■ Data listing
## src/verilog/ks10_settings.svh

```systemverilog
/*
 * KS10 bus settings
 * memory size, I/O windows, responder latencies and bus timeout
 */
`ifndef KS10_SETTINGS_SVH
`define KS10_SETTINGS_SVH

////////////////////////////////////////
// main memory
////////////////////////////////////////

// words of main memory, answered when the I/O flag is low
`define KS10_MEM_WORDS 1024

////////////////////////////////////////
// I/O address windows
////////////////////////////////////////

// console mailbox words
`define KS10_CONS_BASE  18'o200000
`define KS10_CONS_WORDS 4

// adapter register file
`define KS10_UBA_BASE  18'o763000
`define KS10_UBA_WORDS 16

////////////////////////////////////////
// acknowledge latencies in cycles
////////////////////////////////////////

`define KS10_MEM_LAT  2
`define KS10_CONS_LAT 1
`define KS10_UBA_LAT  3

// cycles without acknowledge before nonexistent memory
`define KS10_NXM_TIMEOUT 8

`endif

```

## src/verilog/ks10Pkg.sv

```systemverilog
/*
 * KS10 bus types
 * data word and physical address shared by the bus responders
 */
package ks10Pkg;

   ////////////////////////////////////////
   // data word
   ////////////////////////////////////////

   // one 36-bit word
   // bit 0 is the most significant bit, as on the KS10
   // bit 35 is the least significant bit
   typedef logic [0:35] ks10Word_t;

   ////////////////////////////////////////
   // address
   ////////////////////////////////////////

   // 18-bit physical or I/O address
   // same numbering as the data word
   // low order bits select a word inside a window
   typedef logic [0:17] ks10Addr_t;

   // memory space is selected with the I/O flag low
   // I/O space is selected with the I/O flag high
   // both spaces share this address type

endpackage

```

## src/verilog/arb.sv

```systemverilog
/*
 * KS10 bus arbiter
 * acknowledge merge, priority read mux and nonexistent-memory timeout
 */
`timescale 1ns/10ps
`include "ks10_settings.svh"

module arb (
   input  logic               clk,
   input  logic               rstN,
   input  logic               busREQ,
   input  logic               memACK,
   input  logic               consACK,
   input  logic               ubaACK,
   input  ks10Pkg::ks10Word_t memDATA,
   input  ks10Pkg::ks10Word_t consDATA,
   input  ks10Pkg::ks10Word_t ubaDATA,
   output logic               arbACK,
   output ks10Pkg::ks10Word_t arbDATA,
   output logic               nxm
);

   localparam int unsigned cntW = $clog2(`KS10_NXM_TIMEOUT + 1);

   // a request is outstanding
   logic            busy;
   logic [cntW-1:0] nxmCount;

   ////////////////////////////////////////
   // acknowledge merge and data mux
   ////////////////////////////////////////

   assign arbACK = memACK | ubaACK | consACK;

   // memory first, then adapter, then console
   always_comb begin
      if (memACK) begin
         arbDATA = memDATA;
      end else if (ubaACK) begin
         arbDATA = ubaDATA;
      end else if (consACK) begin
         arbDATA = consDATA;
      end else begin
         arbDATA = '0;
      end
   end

   ////////////////////////////////////////
   // nonexistent memory timeout
   ////////////////////////////////////////

   // the sampling edge counts as the first cycle without acknowledge
   always_ff @(posedge clk or negedge rstN) begin
      if (!rstN) begin
         busy     <= 1'b0;
         nxmCount <= '0;
      end else if (busREQ) begin
         busy     <= 1'b1;
         nxmCount <= cntW'(1);
      end else if (arbACK || nxm) begin
         busy     <= 1'b0;
         nxmCount <= '0;
      end else if (busy) begin
         nxmCount <= nxmCount + 1'b1;
      end
   end

   // one cycle, then the request is dropped
   assign nxm = busy && (nxmCount == cntW'(`KS10_NXM_TIMEOUT));

   // responders decode disjoint windows
   ackOneHot: assert property (@(posedge clk) disable iff (!rstN)
      $onehot0({memACK, consACK, ubaACK}))
      else $error("more than one responder acknowledged");

   // new request only once the previous one has ended
   reqIdle: assert property (@(posedge clk) disable iff (!rstN)
      busREQ |-> (!busy || arbACK || nxm))
      else $error("busREQ while a request is outstanding");

endmodule

```

## config.mk

```make
export PLATFORM = sky130hd
export DESIGN_NAME = arb
export DESIGN_NICKNAME = d
export VERILOG_FILES = /design/src/verilog/ks10Pkg.sv /design/src/verilog/arb.sv
export VERILOG_INCLUDE_DIRS = /design/src /design/src/verilog
export SDC_FILE = /design/constraint.sdc
export NUM_CORES = 1
export LEC_CHECK = 0
export BUFFER_PORTS_ARGS = -buffer_cell sky130_fd_sc_hd__buf_2
export CAP_MARGIN = 20
export CORE_MARGIN = 2
export CORE_UTILIZATION = 26
export CTS_BUF_LIST = sky130_fd_sc_hd__clkbuf_16
export DETAILED_ROUTE_END_ITERATION = 10
export PLACE_DENSITY = 0.78
export SYNTH_ARGS = -nofsm -noshare
export SYNTH_HDL_FRONTEND = slang
export SYNTH_SLANG_ARGS = --single-unit
export TNS_END_PERCENT = 50
```

## constraint.sdc

```tcl
create_clock -name clk -period 1.55 [get_ports clk]
set_clock_uncertainty 0.1 [all_clocks]
set_input_delay 0.465 -clock clk [delete_from_list [all_inputs] [get_ports clk]]
set_output_delay 0.465 -clock clk [all_outputs]
set_load 0.005 [all_outputs]
```

======== Word level (Yosys, flattened, before mapping) ========
Index checks and enable logic that the tools add are counted.
storage, ports and cells
  output and inout port bits .............. 38
  input port bits ......................... 114
  word-level logic and storage cells ...... 18
  bits in registers ....................... 5
cells by class
  equal/unequal tests ..................... 1
  muxes and demuxes ....................... 8
  reductions and logical operators ........ 4
  bitwise logic cells ..................... 2
  $add $sub $neg .......................... 1
operator list
  cell                   number
  $mux W36               3
  $mux W4                3
  $add A4 B1 Y4 const B  1
  $eq A4 B4 Y1 const B   1
  $reduce_bool A3 Y1     1
  $mux W1                2
  $or A1 B1 Y1           2
  $reduce_bool A2 Y1     1
  $logic_and A1 B1 Y1    1
  $logic_or A1 B1 Y1     1

======== Logic depth before layout (Yosys ltp) ========
Gate-level depths: netlist (run 1).
  depth after elaboration ................. 5
  depth in mapped cells ................... 5
  mapped depth without buffers ............ 5

======== Worst setup path after synthesis (run 1) ========
Ideal clock, no wire load.
  path kind ............................... input-to-output
  start ................................... input port consACK
  end ..................................... output port arbDATA[10]
  data required time ...................... 985 ps
  stages on the path ...................... 5
  data arrival time ....................... 1175 ps
  path slack .............................. -190 ps
  path buffers ............................ 2
  path through ............................ nor2b_1 buf_2 buf_2 a22oi_1 o21ai_0
between the ends
  longest elaborated chain between the ends .. 3
ends and longest elaborated chain
  item             RTL line   RTL
  start, declared  arb.sv:13  input logic consACK,
  $mux W36         arb.sv:41  end else if (consACK) begin
  $mux W36         arb.sv:39  end else if (ubaACK) begin
  $mux W36         arb.sv:37  if (memACK) begin
  end, declared    arb.sv:19  output ks10Pkg::ks10Word_t arbDATA,
No other way between the ends.

======== Worst setup path in the final report (run 1) ========
  start ................................... input port ubaACK
  end ..................................... output port arbDATA[17]
between the ends
  longest elaborated chain between the ends .. 2
ends and longest elaborated chain
  item             RTL line   RTL
  start, declared  arb.sv:14  input logic ubaACK,
  $mux W36         arb.sv:39
  $mux W36         arb.sv:37
No other way between the ends.

==> run_results.csv, run 1 <==
group,metric,value,unit
die,die_w,64.0,um
timing,fin_hold_ws,0.375,ns
cells_and_area,syn_to_final_growth,131,%
die,die_h,64.0,um
logic_synthesis,ys_seq_area_frac,0.134,
setup_path,path_class,"in2out",
global_routing,grt.overflow.total,0,
power_and_ir_drop,pwr-share-clk,0.382,
power_and_ir_drop,fin_total_pwr,1.09,mW
logic_synthesis,synthesis.nets,265,
worst_hold_path,min_delay_worst_endpoint,"nxmCount[2]",
route,routed_via_density,4.85,
global_routing,gr-usage-met2,0.378,
power_and_ir_drop,p_sw_frac,0.295,
cts,clkLatencyLatePin,0.23,ns
timing,relSlewSlack,0.789,
setup_path,end_kind,"output port",
cts,cts.htree.levels,1,
worst_hold_path,hold_class,"in2reg",
setup_path,critPathRequiredTime,0.98,ns
power_and_ir_drop,sequentialPowerShare,0.125,
timing,setup_viol,38,
setup_path,regToRegSetupSlack,0.14,ns
setup_path,crit_chain,"buf_8, nor2b_4, buf_12, buf_4, a22oi_2, o21ai_1, buf_2",
power_and_ir_drop,p_per_area,506,nW/um2
route,wire_per_inst,13.1,um
global_routing,grtUsageMet3,0.0299,
placement,pre_cts_slack,-0.370,ns
setup_path,r2r-start,"nxmCount[0]",
cells_and_area,final_cell_area,2160,um2
placement,dp.cells,340,
cts,clkTransAtPathRegs,0.03,ns
cells_and_area,fin_nets,421,
power_and_ir_drop,combPwrFrac,0.493,
setup_path,worst_path_max_delay_cell,"buf_4",
setup_path,crit_path_start_kind,"input pin",
route,drcViolationCount,0,
route,finalWirelength,4570,um
logic_synthesis,syn-cell-area,937,um2
power_and_ir_drop,p_switching,0.323,mW
worst_hold_path,hp-start,"busREQ",
logic_synthesis,ys_seq_elements,5,
setup_path,cpPeakStageDelay,0.16,ns
logic_synthesis,synth-edff-count,0,
timing,fmax,530,MHz
status,violations,"negative setup slack",
die,core,3390,um2
power_and_ir_drop,irDropWorstVdd,648,uV
timing,tns,-10.74,ns
die,num_rows,21,
placement,dp_hpwl,3230,um
global_routing,grt_start_max_net_pins,46,
cts,cts_sinks,5,
timing,hold_viol_final,0,
timing,rsz0062_at_grt,"true",
cells_and_area,final_core_util,0.638,
global_routing,grt_usage,0.189,
setup_path,worst-path-max-fanout,6,
setup_path,ff2ff_path_depth,5,
run,cap_violations,0,
logic_synthesis,yosysWarnings,0,
die,start_util,0.276,
logic_synthesis,synth_ff_type,"dfrtp_1",
timing,min_period,1.89,ns
global_routing,antenna_found_initial,0,
route,vias,1699,
cells_and_area,regArea,125,um2
placement,port_buffers,151,
die,ioPinCount,152,
timing,timing.final.max_slew_violations,0,
worst_hold_path,whs_path_depth,2,
cells_and_area,multi_input_area,907,um2
cts,cts_inserted_buffers,3,
logic_synthesis,ys_types,20,
placement,gp_congestion,0.833,
cells_and_area,fillCellCount,325,
cells_and_area,layout-drive-gt1-share,0.678,
logic_synthesis,syn_avg_cell_area,6.29,um2
setup_path,rr_endpoint,"nxmCount[3]",
global_routing,grt_pass1_wl,6240,um
cells_and_area,finalNonFillerCells,350,
global_routing,use_met1,0.197,
cells_and_area,n_antenna_cell,0,
route,drtPass1Iterations,4,
setup_path,critPathArrivalTime,1.32,ns
timing,finalWorstSetupSlack,-0.337,ns
global_routing,busiest_layer,"met2",
cts,clockBufferDepth,2,
logic_synthesis,synthCells,149,
global_routing,grt_pass1_vias,1482,
timing,finalCritPeriodShare,1.22,
timing,worst_pin_slew,0.316,ns
status,status,"finished with violations",
die,die_area,4100,um2
power_and_ir_drop,p_int,0.772,mW
placement,dpl_cell_area,1790,um2
route,ant_nets,0,
cts,cts-root-buf,"clkbuf_16",
cts,cts_tree,"built",
power_and_ir_drop,p_leak,1.12,nW
logic_synthesis,synthArstFlopShare,1.00,
route,drt_iter0_drc,61,
## power groups by stage
stage	Sequential, mW	Clock, mW	Combinational (mW)
detailed placement	0.138	0	0.441
floorplan	0.141	0	0.193
global route	0.137	0.430	0.593
CTS	0.137	0.424	0.466
global placement	0.138	0	0.435
finish	0.137	0.417	0.540
## metal layers
metal	wire length [um]	part of all wire
met5	0	0
met4	30	0.0066
met3	338	0.074
met2	2580	0.56
met1	1630	0.36
## state kept, by name, indices dropped and copies added, names as in the netlist
register and count:
busy 1, nxmCount 4
## placed cells by master (no fill, tap or decap), types with 2 or more instances in the layout
cell,instances
a21o_1,2
a22oi_1,2
a22oi_2,34
buf_12,4
buf_2,147
buf_4,7
buf_6,4
buf_8,2
clkbuf_16,4
dfrtp_1,5
ha_1,2
inv_1,3
nand2_1,37
nor3_1,2
o21ai_1,36
xor2_1,3
## cell families (layout without fill, tap and decap cells)
group | after synthesis | in the layout | share of synthesized area
adder cells (fa/ha/maj) | 2 | 2 | 0.0267
multiplexers | 1 | 1 | 0.0107
flip-flops | 5 | 5 | 0.134
XOR/XNOR | 3 | 3 | 0.0280
AO/OA/AOI/OAI | 74 | 74 | 0.497
AND/OR/NAND/NOR | 46 | 46 | 0.211
buffers and inverters | 18 | 173 | 0.0935
## worst max path at each step
stage,from,to,slack (ns),depth (start not counted)
6_report,ubaACK,arbDATA[17],-0.34,7
5_1_grt,ubaACK,arbDATA[34],-0.36,7
4_1_cts,ubaACK,arbDATA[34],-0.31,6
3_5_place_dp,ubaACK,arbDATA[35],-0.37,6
3_3_place_gp,ubaACK,arbDATA[0],-0.34,6
2_1_floorplan,consACK,arbDATA[11],-0.09,5
## synthesized netlist by cell type (3+ instances only)
cell type	count	area, um2
buf_2	4	20.0
dfrtp_1	5	125
nand2_1	37	139
xor2_1	3	26.3
o21ai_0	27	135
clkbuf_1	10	37.5
o21ai_1	9	45.0
nor3_1	3	15.0
a22oi_1	36	270
## worst max-delay path: cells and delay by family
| family | cells | cell delay (ns) |
|---|---|---|
| AOI/OAI and AO/OA | 2 | 0.19 |
| buffers and inverters | 4 | 0.54 |
| and+or+nand+nor | 1 | 0.12 |
## repair_timing
item | 4_1_cts | 5_1_grt
hold buffers | 1 | 0
endpoints found under the setup margin | 39 | 39
gates cloned | 2 | 2
buffers inserted | 0 | 1
pin swaps | 5 | 6
endpoints found under the hold margin | 5 | 0
gates resized for setup | 17 | 38
## final cells by class
type / instances / share of cell area
repair buffers: 167 / 0.456
multi-input cells: 126 / 0.420
flip-flops and latches: 5 / 0.0579
clock buffers: 3 / 0.0347
well taps: 46 / 0.0266
inverters: 2 / 0.00347
clock inverters: 1 / 0.00174
Power figures use the tool's default switching activity.
==> run 2, diff against run 1 <==
SETUP_SLACK_MARGIN = 0.2   (was unset)
clock period = 1.6 ns   (was 1.55 ns; I/O delays follow)
==> run 2 against run 1 <==
  * Count of clock-buffer cells in the layout stayed put
  * The flow still finishes with violations (negative setup slack)
  * Critical path type unchanged
  * Via count rose by 1.2%
  * Die area stayed put
  * Largest power group unchanged
  * Final cell count up 1.4%
  * Combinational power is 5.0% lower
  * Flip-flop and latch count stayed put
  * Design area down 1.0%
  * First-iteration DRC count rose by 20%
  * Worst setup slack improved by 0.027 ns
  * Largest cell class unchanged
  * Sequential power down 3%
==> run_results.csv, run 2 (synthesis gave the netlist of run 1 again) <==
group,metric,value,unit
setup_path,end_kind,"output port",
timing,rsz0062_at_grt,"true",
timing,timing.final.max_slew_violations,0,
cells_and_area,layout_common_cells,"buf_2, nand2_1, o21ai_1, a22oi_2, a22oi_1",
die,die_area,4100,um2
cells_and_area,mostFrequentLayoutCell,"buf_2",
run,cap_violations,0,
timing,hold_viol_final,0,
timing,tns,-9.77,ns
cts,cts.htree.levels,1,
global_routing,grt.overflow.total,0,
route,drcViolationCount,0,
cells_and_area,fin_nets,426,
cts,clkLatencyLatePin,0.22,ns
power_and_ir_drop,p_per_area,488,nW/um2
timing,min_period,1.91,ns
placement,pre_cts_slack,-0.335,ns
timing,relSlewSlack,0.825,
route,vias,1719,
route,routed_via_density,4.84,
route,drt_iter0_drc,73,
global_routing,grt_usage,0.210,
route,finalWirelength,4700,um
power_and_ir_drop,pwr-share-clk,0.382,
placement,gp_congestion,0.792,
setup_path,path_class,"in2out",
power_and_ir_drop,p_switching,0.302,mW
setup_path,worst-path-max-fanout,9,
power_and_ir_drop,p_int,0.743,mW
placement,dp_hpwl,3510,um
cells_and_area,n_antenna_cell,0,
cells_and_area,largest-register,"nxmCount",
cts,cts_sinks,5,
cells_and_area,layout-drive-gt1-share,0.657,
timing,fmax,524,MHz
cts,cts_inserted_buffers,3,
route,wire_per_inst,13.2,um
setup_path,critPathRequiredTime,1.02,ns
power_and_ir_drop,p_leak,1.14,nW
power_and_ir_drop,fin_total_pwr,1.04,mW
global_routing,antenna_found_initial,0,
status,status,"finished with violations",
timing,setup_viol,38,
power_and_ir_drop,irDropWorstVdd,578,uV
route,drtPass1Iterations,4,
worst_hold_path,hold_class,"in2reg",
status,violations,"negative setup slack",
cts,cts-root-buf,"clkbuf_16",
timing,fin_hold_ws,0.429,ns
die,start_util,0.276,
cts,cts_tree,"built",
cts,clkTransAtPathRegs,0.03,ns
placement,port_buffers,151,
global_routing,grt_start_max_net_pins,36,
timing,worst_pin_slew,0.255,ns
global_routing,grt_pass1_vias,1616,
setup_path,regToRegSetupSlack,0.20,ns
timing,finalWorstSetupSlack,-0.310,ns
power_and_ir_drop,sequentialPowerShare,0.127,
timing,finalCritPeriodShare,1.19,
setup_path,critPathArrivalTime,1.33,ns
die,die_w,64.0,um
setup_path,crit_path_start_kind,"input pin",
global_routing,grt_pass1_wl,7000,um
die,die_h,64.0,um
power_and_ir_drop,combPwrFrac,0.491,
cells_and_area,reg.largest.list,"nxmCount x4, busy x1",
power_and_ir_drop,p_sw_frac,0.289,
cells_and_area,largest_reg_flops,4,
route,ant_nets,0,
die,ioPinCount,152,
die,num_rows,21,
cts,clockBufferDepth,2,
die,core,3390,um2
cells_and_area,syn_to_final_growth,128,%
## run 2: cell type report
type / instances / area, um2
timing repair buffer: 172 / 1010
inverter: 2 / 7.51
tap: 46 / 57.6
sequential: 5 / 125
clock inverter: 1 / 3.75
clock buffer: 3 / 75.1
fill: 311 / 1250
multi-input combinational: 126 / 865
## run 2: timing repair
item                                    in CTS  in global routing
cloned                                       3                  1
gates resized for setup                     22                 24
endpoints found under the setup margin      41                 42
pin swaps                                    7                  7
hold endpoints to repair                     5                  0
setup buffers                                0                  2
hold buffers                                 1                  0
## run 2: critical path: stages
cell	delay, ns
buf_6	0.09
nor2b_4	0.13
buf_12	0.13
buf_6	0.14
a22oi_1	0.15
o21ai_1	0.08
buf_2	0.13
## run 2: stage by stage
stage / instance area [um2] / std cells / util
2_1_floorplan: 977 / 149 / -
3_3_place_gp: 1830 / 344 / 0.540
3_5_place_dp: 1830 / 344 / 0.540
4_1_cts: 2010 / 352 / 0.592
5_1_grt: 2140 / 355 / 0.631
6_report: 2140 / 355 / 0.631
## run 2: path summary, 6_finish.rpt
path                        startpoint           to  cells after the start
setup / recovery               consACK  arbDATA[32]                      7
hold / removal                  busREQ  nxmCount[1]                      2
setup reg to reg           nxmCount[0]  nxmCount[1]                      5
hold reg to reg                   busy         busy                      2
max in group asynchronous         rstN  nxmCount[3]                      2
min in group asynchronous         rstN  nxmCount[0]                      2
## run 2: per-layer routing
layer,GRT usage,vias up,share of wire
met5,0,-,0
met4,0.0679,0,0.017
met3,0.0211,8,0.069
met2,0.414,81,0.53
met1,0.230,756,0.38
li1,-,874,-
## run 2: power by group through the flow
stage / logic (mW) / clock network [mW] / registers (mW)
floorplan: 0.187 / 0 / 0.136
global placement: 0.434 / 0 / 0.134
detailed placement: 0.440 / 0 / 0.134
CTS: 0.472 / 0.404 / 0.133
global route: 0.567 / 0.412 / 0.133
finish: 0.513 / 0.399 / 0.133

■ Exercise prompt
What lines in the data above contain the word "windows"? Show them all.

■ Response
 * memory size, I/O windows, responder latencies and bus timeout
// I/O address windows
   // responders decode disjoint windows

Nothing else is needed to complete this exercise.